DINOV2Backbone.from_preset(preset, load_weights=True, **kwargs)

Instantiate a keras_hub.models.Backbone from a model preset.

A preset is a directory of configs, weights and other file assets used to save and load a pre-trained model. The preset can be passed as a one of:

  1. a built-in preset identifier like 'bert_base_en'
  2. a Kaggle Models handle like 'kaggle://user/bert/keras/bert_base_en'
  3. a Hugging Face handle like 'hf://user/bert_base_en'
  4. a path to a local preset directory like './bert_base_en'

This constructor can be called in one of two ways. Either from the base class like keras_hub.models.Backbone.from_preset(), or from a model class like keras_hub.models.GemmaBackbone.from_preset(). If calling from the base class, the subclass of the returning object will be inferred from the config in the preset directory.

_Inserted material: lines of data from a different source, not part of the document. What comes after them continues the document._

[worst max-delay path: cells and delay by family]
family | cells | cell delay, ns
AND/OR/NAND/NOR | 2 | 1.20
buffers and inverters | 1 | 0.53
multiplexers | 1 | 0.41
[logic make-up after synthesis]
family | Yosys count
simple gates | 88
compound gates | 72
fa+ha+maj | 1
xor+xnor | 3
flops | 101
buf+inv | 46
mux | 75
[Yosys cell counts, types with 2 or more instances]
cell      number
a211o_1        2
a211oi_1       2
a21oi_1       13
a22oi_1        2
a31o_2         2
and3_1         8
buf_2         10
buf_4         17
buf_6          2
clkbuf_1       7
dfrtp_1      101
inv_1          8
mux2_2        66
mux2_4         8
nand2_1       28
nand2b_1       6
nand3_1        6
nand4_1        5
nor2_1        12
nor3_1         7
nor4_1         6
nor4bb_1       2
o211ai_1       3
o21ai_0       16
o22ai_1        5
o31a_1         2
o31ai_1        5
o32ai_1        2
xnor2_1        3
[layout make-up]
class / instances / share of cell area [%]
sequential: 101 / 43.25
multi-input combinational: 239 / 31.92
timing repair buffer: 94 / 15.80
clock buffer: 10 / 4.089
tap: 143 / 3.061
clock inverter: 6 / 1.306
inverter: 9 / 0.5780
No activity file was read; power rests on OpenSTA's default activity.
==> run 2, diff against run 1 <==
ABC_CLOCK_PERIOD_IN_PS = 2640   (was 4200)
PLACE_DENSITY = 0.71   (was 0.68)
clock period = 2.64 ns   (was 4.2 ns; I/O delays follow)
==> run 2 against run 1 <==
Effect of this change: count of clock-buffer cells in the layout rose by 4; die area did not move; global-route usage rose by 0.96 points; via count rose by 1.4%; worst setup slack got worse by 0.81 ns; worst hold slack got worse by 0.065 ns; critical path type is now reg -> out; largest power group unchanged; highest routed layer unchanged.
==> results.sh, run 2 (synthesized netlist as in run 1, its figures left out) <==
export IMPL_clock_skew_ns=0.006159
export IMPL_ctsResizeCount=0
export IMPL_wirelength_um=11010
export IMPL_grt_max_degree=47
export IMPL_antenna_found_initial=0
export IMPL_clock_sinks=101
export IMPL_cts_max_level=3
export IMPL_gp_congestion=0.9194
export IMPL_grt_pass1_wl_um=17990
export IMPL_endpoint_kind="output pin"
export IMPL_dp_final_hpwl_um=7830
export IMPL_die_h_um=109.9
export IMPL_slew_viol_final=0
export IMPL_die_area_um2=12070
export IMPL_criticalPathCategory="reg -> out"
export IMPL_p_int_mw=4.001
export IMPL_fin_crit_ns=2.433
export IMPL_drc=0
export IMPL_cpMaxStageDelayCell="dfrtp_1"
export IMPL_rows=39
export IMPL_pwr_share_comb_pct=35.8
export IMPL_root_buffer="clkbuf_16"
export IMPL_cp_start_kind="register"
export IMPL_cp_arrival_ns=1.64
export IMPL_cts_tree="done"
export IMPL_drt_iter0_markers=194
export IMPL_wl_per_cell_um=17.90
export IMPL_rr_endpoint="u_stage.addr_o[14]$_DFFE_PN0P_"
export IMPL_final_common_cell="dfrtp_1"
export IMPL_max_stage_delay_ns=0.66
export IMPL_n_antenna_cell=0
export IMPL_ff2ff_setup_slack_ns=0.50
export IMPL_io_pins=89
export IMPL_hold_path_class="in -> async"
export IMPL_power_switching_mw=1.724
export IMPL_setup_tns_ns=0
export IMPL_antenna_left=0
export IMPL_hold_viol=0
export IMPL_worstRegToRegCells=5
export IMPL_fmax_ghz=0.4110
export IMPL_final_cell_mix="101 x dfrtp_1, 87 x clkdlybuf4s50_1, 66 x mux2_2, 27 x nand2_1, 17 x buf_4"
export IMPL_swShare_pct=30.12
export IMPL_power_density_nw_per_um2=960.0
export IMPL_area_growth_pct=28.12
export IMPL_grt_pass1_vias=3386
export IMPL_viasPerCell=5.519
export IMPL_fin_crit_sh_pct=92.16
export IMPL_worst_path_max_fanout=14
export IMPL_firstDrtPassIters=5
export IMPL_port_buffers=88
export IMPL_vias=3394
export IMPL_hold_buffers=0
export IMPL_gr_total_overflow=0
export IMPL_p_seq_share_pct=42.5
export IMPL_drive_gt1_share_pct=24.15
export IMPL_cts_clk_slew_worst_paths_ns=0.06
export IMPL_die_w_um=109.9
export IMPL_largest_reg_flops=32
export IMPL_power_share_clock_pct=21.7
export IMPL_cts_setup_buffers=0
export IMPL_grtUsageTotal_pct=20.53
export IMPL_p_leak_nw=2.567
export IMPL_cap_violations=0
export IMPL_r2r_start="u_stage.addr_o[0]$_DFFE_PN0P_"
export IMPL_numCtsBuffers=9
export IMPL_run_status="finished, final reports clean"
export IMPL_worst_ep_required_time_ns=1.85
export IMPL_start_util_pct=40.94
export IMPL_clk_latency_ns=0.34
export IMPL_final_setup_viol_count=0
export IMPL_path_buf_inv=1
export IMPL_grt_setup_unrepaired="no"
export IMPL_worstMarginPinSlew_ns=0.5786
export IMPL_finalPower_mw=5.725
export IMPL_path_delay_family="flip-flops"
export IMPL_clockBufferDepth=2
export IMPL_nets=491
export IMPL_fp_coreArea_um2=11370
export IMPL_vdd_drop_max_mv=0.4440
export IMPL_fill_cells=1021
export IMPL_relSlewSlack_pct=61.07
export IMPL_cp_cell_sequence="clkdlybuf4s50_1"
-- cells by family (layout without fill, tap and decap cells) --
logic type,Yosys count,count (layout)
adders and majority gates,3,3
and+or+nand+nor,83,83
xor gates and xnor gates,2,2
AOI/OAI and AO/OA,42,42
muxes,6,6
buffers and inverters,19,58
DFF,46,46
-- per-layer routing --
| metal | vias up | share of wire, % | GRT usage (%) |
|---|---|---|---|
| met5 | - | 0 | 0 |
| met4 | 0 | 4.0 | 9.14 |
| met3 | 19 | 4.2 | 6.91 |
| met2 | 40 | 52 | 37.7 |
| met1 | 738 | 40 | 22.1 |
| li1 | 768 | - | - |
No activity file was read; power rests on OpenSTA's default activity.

For any Backbone subclass, you can run cls.presets.keys() to list all built-in presets available on the class.

Arguments

  • preset: string. A built-in preset identifier, a Kaggle Models handle, a Hugging Face handle, or a path to a local directory.
  • load_weights: bool. If True, the weights will be loaded into the model architecture. If False, the weights will be randomly initialized.

Examples

# Load a Gemma backbone with pre-trained weights.
model = keras_hub.models.Backbone.from_preset(
    "gemma_2b_en",
)

# Load a Bert backbone with a pre-trained config and random weights.
model = keras_hub.models.Backbone.from_preset(
    "bert_base_en",
    load_weights=False,
)
Preset Parameters Description
dinov2_small 22.58M Vision Transformer (small-sized model) trained using DINOv2.
dinov2_with_registers_small 22.58M Vision Transformer (small-sized model) trained using DINOv2, with registers.
dinov2_base 87.63M Vision Transformer (base-sized model) trained using DINOv2.
dinov2_with_registers_base 87.64M Vision Transformer (base-sized model) trained using DINOv2, with registers.
dinov2_large 305.77M Vision Transformer (large-sized model) trained using DINOv2.
dinov2_with_registers_large 305.78M Vision Transformer (large-sized model) trained using DINOv2, with registers.
dinov2_giant 1.14B Vision Transformer (giant-sized model) trained using DINOv2.
dinov2_with_registers_giant 1.14B Vision Transformer (giant-sized model) trained using DINOv2, with registers.